■ **About this task**
Your answer should hold every line of the records below that contains the string "default".

■ **Data supplied**
Content starts

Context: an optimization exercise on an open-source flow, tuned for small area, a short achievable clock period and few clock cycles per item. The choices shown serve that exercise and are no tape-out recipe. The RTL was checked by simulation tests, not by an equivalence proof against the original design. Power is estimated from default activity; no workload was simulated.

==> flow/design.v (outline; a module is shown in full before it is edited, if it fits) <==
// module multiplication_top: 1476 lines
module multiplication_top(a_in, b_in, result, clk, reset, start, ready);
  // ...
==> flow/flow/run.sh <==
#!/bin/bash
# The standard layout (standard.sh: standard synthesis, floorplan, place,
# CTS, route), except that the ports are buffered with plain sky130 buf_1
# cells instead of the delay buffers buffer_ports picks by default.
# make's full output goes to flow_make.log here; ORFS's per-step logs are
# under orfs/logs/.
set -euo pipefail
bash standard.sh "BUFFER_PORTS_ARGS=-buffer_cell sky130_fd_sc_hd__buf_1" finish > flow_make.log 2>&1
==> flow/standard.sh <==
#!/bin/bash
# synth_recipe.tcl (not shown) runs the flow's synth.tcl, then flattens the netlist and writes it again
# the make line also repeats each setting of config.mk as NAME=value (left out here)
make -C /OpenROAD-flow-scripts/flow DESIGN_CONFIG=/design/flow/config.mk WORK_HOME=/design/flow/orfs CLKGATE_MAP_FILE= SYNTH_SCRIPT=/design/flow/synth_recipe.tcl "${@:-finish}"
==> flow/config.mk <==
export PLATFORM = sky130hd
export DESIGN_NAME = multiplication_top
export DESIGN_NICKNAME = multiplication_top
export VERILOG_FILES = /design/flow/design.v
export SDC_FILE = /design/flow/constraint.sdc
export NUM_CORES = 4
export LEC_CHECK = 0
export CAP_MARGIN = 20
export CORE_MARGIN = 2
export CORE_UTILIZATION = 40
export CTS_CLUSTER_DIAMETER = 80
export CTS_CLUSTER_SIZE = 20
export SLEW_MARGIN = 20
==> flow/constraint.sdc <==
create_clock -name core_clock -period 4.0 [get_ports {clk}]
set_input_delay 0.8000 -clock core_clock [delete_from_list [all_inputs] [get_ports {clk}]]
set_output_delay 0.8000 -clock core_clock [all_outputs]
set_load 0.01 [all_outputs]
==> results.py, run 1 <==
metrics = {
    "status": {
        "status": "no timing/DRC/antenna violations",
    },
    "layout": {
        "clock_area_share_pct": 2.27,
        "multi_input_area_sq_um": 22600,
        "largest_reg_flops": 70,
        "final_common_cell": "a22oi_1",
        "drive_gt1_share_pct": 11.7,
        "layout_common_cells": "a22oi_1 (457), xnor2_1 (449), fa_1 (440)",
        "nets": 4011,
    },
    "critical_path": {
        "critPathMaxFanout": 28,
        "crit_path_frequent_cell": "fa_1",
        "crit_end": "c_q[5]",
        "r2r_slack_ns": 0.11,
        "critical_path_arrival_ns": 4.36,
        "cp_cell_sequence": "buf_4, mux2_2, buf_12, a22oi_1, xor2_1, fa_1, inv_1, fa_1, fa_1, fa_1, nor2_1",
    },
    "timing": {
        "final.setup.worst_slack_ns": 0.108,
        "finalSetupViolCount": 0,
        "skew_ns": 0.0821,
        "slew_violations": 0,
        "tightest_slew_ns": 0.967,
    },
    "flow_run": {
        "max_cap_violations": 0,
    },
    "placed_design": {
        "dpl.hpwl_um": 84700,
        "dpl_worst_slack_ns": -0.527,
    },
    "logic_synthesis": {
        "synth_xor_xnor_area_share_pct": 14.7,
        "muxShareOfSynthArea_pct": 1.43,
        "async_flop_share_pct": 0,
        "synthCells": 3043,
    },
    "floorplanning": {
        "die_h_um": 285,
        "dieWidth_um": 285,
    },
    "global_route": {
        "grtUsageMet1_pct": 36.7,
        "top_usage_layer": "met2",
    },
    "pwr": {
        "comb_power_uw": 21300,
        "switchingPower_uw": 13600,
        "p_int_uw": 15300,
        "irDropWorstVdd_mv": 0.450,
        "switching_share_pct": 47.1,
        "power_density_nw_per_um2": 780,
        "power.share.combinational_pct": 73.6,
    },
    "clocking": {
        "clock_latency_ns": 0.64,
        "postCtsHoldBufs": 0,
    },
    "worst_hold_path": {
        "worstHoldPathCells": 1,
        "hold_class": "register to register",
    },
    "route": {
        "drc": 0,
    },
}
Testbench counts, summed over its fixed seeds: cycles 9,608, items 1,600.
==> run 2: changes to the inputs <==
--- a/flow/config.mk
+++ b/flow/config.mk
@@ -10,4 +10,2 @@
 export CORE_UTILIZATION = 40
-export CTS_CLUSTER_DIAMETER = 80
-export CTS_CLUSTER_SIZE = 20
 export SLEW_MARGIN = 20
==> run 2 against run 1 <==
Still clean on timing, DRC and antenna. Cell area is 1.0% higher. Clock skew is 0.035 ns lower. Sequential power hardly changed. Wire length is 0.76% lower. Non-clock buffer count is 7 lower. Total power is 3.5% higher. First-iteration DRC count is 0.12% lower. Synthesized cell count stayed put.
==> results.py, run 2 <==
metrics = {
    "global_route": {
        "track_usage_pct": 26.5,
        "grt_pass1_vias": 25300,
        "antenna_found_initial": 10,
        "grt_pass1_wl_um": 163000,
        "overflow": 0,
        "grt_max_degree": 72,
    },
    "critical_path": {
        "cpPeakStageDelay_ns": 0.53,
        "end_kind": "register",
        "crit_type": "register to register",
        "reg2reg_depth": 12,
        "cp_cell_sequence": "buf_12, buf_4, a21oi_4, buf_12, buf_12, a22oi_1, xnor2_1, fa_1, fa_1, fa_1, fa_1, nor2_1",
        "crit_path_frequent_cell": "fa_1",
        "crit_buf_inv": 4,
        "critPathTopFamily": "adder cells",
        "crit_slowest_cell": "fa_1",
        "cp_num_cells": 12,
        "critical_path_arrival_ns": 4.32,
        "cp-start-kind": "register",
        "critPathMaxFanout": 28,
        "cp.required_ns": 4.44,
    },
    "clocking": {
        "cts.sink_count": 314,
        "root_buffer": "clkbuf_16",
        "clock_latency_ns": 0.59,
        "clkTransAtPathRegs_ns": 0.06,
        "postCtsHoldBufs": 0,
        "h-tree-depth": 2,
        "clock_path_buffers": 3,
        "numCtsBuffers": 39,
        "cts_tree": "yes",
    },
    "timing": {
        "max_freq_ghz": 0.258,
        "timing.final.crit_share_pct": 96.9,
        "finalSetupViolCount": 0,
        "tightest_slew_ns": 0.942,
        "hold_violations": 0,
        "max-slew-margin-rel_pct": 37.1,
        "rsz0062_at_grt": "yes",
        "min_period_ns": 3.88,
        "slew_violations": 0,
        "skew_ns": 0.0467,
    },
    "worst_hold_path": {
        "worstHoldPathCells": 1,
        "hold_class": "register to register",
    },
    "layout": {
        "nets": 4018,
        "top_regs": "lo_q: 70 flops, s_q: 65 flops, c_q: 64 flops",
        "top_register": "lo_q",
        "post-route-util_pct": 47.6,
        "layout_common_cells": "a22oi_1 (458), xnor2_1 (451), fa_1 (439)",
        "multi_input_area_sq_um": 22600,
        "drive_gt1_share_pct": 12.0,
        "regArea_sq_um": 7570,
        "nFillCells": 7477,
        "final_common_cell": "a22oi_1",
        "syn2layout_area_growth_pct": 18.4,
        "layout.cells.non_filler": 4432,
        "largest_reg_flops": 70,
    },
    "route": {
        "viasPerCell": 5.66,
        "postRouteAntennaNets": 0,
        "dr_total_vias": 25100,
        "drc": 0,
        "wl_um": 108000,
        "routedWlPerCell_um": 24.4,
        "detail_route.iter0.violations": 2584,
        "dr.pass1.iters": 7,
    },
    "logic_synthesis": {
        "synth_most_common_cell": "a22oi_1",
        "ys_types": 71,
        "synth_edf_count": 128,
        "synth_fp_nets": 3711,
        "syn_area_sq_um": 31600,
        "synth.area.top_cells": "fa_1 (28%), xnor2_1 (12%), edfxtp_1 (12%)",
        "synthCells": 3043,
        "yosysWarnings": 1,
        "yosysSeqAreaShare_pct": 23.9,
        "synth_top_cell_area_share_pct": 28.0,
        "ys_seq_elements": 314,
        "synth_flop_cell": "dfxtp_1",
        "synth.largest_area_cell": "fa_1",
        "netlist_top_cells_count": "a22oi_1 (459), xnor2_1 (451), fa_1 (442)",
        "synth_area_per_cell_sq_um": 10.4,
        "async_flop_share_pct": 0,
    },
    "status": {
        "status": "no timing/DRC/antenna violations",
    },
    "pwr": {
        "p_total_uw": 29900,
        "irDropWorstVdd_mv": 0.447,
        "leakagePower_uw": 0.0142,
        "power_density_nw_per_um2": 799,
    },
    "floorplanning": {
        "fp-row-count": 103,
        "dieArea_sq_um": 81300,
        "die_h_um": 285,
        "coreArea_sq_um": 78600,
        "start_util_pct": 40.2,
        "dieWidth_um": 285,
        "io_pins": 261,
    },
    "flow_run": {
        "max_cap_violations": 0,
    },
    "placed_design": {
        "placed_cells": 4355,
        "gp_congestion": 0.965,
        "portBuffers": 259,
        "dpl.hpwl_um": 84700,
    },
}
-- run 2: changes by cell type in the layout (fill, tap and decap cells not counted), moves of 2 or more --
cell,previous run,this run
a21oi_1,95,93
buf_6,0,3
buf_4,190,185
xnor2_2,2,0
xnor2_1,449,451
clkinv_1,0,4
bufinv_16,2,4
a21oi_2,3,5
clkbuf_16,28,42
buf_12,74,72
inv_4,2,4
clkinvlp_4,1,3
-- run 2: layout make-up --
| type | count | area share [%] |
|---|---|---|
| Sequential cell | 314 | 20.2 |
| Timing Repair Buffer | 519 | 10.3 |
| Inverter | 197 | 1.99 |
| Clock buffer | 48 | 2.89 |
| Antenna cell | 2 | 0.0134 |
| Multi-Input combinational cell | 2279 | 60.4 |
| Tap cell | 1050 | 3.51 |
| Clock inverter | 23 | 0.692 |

Content ends

■ **Solution**
Context: an optimization exercise on an open-source flow, tuned for small area, a short achievable clock period and few clock cycles per item. The choices shown serve that exercise and are no tape-out recipe. The RTL was checked by simulation tests, not by an equivalence proof against the original design. Power is estimated from default activity; no workload was simulated.
# cells instead of the delay buffers buffer_ports picks by default.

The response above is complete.